The number of distinct integers in an array is O(log n). How to get an O(n log log n) worst-case time algorithm to sort such sequences?

Question

The question is from the The Algorithm Design Manual. I have been working on it but haven't found a method to arrive at the right answer.

Question: We seek to sort a sequence S of n integers with many duplications, such that the number of distinct integers in S is O(log n). Give an O(n log log n) worst-case time algorithm to sort such sequences.

I think maybe can first pick all these distinct elements and form an array of logn length and then record the frequency and sort it.
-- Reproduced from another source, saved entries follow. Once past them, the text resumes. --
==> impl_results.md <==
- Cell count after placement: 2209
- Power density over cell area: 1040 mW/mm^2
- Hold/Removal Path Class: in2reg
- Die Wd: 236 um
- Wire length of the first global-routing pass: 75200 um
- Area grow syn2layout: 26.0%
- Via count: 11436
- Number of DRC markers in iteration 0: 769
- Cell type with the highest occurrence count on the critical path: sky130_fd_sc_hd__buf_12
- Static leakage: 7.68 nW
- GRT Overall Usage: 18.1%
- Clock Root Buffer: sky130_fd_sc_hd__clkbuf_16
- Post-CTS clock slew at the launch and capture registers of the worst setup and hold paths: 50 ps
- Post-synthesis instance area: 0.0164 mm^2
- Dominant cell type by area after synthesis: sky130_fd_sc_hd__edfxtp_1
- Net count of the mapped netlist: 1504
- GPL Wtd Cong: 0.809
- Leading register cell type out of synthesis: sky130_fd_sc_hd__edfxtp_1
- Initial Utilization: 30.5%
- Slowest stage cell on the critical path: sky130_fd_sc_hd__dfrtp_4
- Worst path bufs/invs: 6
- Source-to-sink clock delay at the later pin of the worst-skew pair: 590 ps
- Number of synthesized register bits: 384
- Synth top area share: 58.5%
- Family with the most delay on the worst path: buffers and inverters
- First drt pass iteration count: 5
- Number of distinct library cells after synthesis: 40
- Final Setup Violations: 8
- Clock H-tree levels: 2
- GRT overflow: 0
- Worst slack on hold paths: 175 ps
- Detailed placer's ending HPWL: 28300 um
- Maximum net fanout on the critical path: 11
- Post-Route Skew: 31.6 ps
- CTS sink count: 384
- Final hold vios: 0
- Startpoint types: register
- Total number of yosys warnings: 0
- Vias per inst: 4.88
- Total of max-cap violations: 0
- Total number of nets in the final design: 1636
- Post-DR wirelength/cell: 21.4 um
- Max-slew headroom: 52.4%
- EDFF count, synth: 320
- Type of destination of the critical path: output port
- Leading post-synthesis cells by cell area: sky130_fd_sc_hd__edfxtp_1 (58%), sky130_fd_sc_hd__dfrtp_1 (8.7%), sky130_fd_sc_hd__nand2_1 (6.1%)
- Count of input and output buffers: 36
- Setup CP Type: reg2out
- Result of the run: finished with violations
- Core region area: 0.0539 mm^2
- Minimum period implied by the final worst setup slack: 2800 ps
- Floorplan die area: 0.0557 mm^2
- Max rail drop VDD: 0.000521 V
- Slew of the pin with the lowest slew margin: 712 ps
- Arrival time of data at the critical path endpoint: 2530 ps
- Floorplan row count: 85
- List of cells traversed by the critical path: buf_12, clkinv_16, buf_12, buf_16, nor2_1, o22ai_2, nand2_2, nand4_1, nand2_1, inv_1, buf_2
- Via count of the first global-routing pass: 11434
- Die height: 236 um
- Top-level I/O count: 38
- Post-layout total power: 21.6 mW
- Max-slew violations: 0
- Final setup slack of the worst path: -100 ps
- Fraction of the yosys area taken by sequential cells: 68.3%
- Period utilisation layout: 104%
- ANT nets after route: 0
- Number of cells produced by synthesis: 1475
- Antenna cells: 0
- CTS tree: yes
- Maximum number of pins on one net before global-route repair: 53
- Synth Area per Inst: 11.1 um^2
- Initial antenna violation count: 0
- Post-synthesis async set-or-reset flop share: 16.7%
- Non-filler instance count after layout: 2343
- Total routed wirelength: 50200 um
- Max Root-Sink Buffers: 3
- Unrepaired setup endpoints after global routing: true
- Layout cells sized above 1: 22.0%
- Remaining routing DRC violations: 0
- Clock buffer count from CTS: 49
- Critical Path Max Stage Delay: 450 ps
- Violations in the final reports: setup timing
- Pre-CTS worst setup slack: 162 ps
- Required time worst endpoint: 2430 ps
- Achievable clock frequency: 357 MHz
File: config.mk
export PLATFORM = sky130hd
export DESIGN_NAME = wtp_chan_top
export DESIGN_NICKNAME = d
export VERILOG_FILES = /design/src/pkg/wtp_pkg.sv /design/src/rtl/wtp_perf_chan.sv /design/src/rtl/wtp_br_addr.sv /design/src/rtl/wtp_chan_top.sv
export VERILOG_INCLUDE_DIRS = /design/src /design/src/pkg
export SDC_FILE = /design/constraint.sdc
export NUM_CORES = 1
export LEC_CHECK = 0
export CORE_MARGIN = 4
export CORE_UTILIZATION = 35
export DETAILED_ROUTE_END_ITERATION = 8
export DONT_BUFFER_PORTS = 1
export GPL_TIMING_DRIVEN = 0
export PLACE_DENSITY = 0.54
export SLEW_MARGIN = 10
export SYNTH_ARGS = -nofsm -noshare
export SYNTH_HDL_FRONTEND = slang
export SYNTH_SLANG_ARGS = --single-unit
File: constraint.sdc
create_clock -name clk -period 2.5 [get_ports clk]
set_input_delay 0.25 -clock clk [delete_from_list [all_inputs] [get_ports clk]]
set_output_delay 0.25 -clock clk [all_outputs]
set_load 0.05 [all_outputs]
File: src/pkg/wtp_consts.svh
// constants for the watchpoint trace and performance channel block
// assumes inclusion by bare name from design files
`ifndef WTP_CONSTS_SVH
`define WTP_CONSTS_SVH

// register offsets (byte addresses)
`define WTP_OFS_BR_FILTER   8'h00
`define WTP_OFS_FPF_PRE     8'h04
`define WTP_OFS_TRCTL       8'h08
`define WTP_OFS_PERF0_LO    8'h0c
`define WTP_OFS_PERF0_HI    8'h10
`define WTP_OFS_PERF1_LO    8'h14
`define WTP_OFS_PERF1_HI    8'h18
`define WTP_OFS_PCOUNT0     8'h1c
`define WTP_OFS_PCOUNT1     8'h20
`define WTP_OFS_STATUS      8'h24
`define WTP_OFS_FPF         8'h28

// branch filter fields
`define WTP_BF_ENABLE       0
`define WTP_BF_SPACE_EN     1
`define WTP_BF_CHAIN_EN     2
`define WTP_BF_CHAIN_LO     3
`define WTP_BF_CHAIN_HI     6
`define WTP_BF_SPACE_LO     7
`define WTP_BF_SPACE_HI     14
`define WTP_BF_MD_LO        15
`define WTP_BF_MD_HI        16
`define WTP_BF_COND         17
`define WTP_BF_UNCOND       18
`define WTP_BF_RTE          19
`define WTP_BF_EVENT        20
`define WTP_BF_TIMESTAMP    21
`define WTP_BF_TRIG_OUT     22
`define WTP_BF_MASK         32'h007f_ffff

// trace control fields
`define WTP_TC_HOLD         0
`define WTP_TC_THRESH       1

// perf match bits
`define WTP_PM_ITLB         0
`define WTP_PM_ICACHE       1

// address steps and debug vector
`define WTP_STEP_WIDE       64'h4
`define WTP_STEP_COMPACT    64'h2
`define WTP_VEC_FIFO        32'h0000_0200
`define WTP_PERF_LAT        2
`define WTP_ZERO32          32'h0000_0000

`endif

File: src/pkg/wtp_pkg.sv
// types for the watchpoint trace and performance channel block
// assumes wtp_consts.svh is compiled alongside
package wtp_pkg;

  typedef enum logic [1:0] {
    WTP_BR_BRANCH_COND,
    WTP_BR_BRANCH_UNCOND,
    WTP_BR_RTE,
    WTP_BR_EVENT
  } wtp_br_type_t;

  // one retired control-flow step reported by the core
  typedef struct packed {
    logic        valid;
    logic        is_cond;     // conditional branch
    logic        is_uncond;   // unconditional branch
    logic        is_rte;      // return from exception
    logic        excepts;     // destination (or self) excepted
    logic        self_exc;    // no jump: plain exception at pc
    logic        slot_exc;    // delay slot excepted
    logic        delayed;     // compact delayed branch
    logic        compact;     // compact_instruction_mode of pc
    logic        dst_compact; // mode of destination
    logic        watch_before;
    logic        watch_after;
    logic [1:0]  md_pc;       // privilege mode at pc
    logic [1:0]  md_dst;      // privilege mode at destination
    logic [63:0] pc;
    logic [63:0] dst;
    logic [63:0] handler;
  } wtp_flow_t;

  typedef struct packed {
    logic         valid;
    wtp_br_type_t kind;
    logic         timestamp;
    logic [63:0]  src;
    logic [63:0]  dst;
  } wtp_trace_t;

  typedef struct packed {
    logic        instr_tlb_miss_select;
    logic        icache_hit;
    logic        prefetch;
    logic        wp_hit;
    logic        wp_pcount;
    logic        wp_sel;
    logic        pre_ok;
  } wtp_perf_ev_t;

endpackage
However the my first step seems to blow up running time too much...Is any superior selection method or is my method totally wrong? Thanks

Answer 1

Create an array containing pairs of (unique numbers, count). The array is initially empty and kept sorted.

For each number in your original array, look the number up in the sorted array using binary search. Since the array has size O (log N), the binary search each time takes O (log log N), you do that N times, total O (N log log N). When found, you increase the count.

When not found, you insert the new number with a count of 1. This operation only happens O (log N) times, and is trivially done in O (log N) steps, for a total of O (log^2 N), which is much smaller than O (N log log N).

When you are done, fill the original array with the required numbers. That takes O (N).

There's really no need to create a balanced sorted tree to make the insertions faster, because the set of unique numbers is so small.

If the set of integers is all contained in a range X ≤ number ≤ Y, then the problem can be solved in O (max (N, Y - X + 1)) using an array of X - Y + 1 counters and not even bothering to find unique numbers. The technique is reportedly used to great effect in Iain Banks' book "Player of Games".

Answer 2

Use a balanced binary tree to calculate the number of occurrences of each number. Since there are only log N distinct numbers, the size of the tree is log N, and thus all operations is performed in log log N. (this is exactly how map<> is implemented is C++)

Then, just iterate the nodes of the tree in a pre-order traversal, and print each integer the required number of times in this order.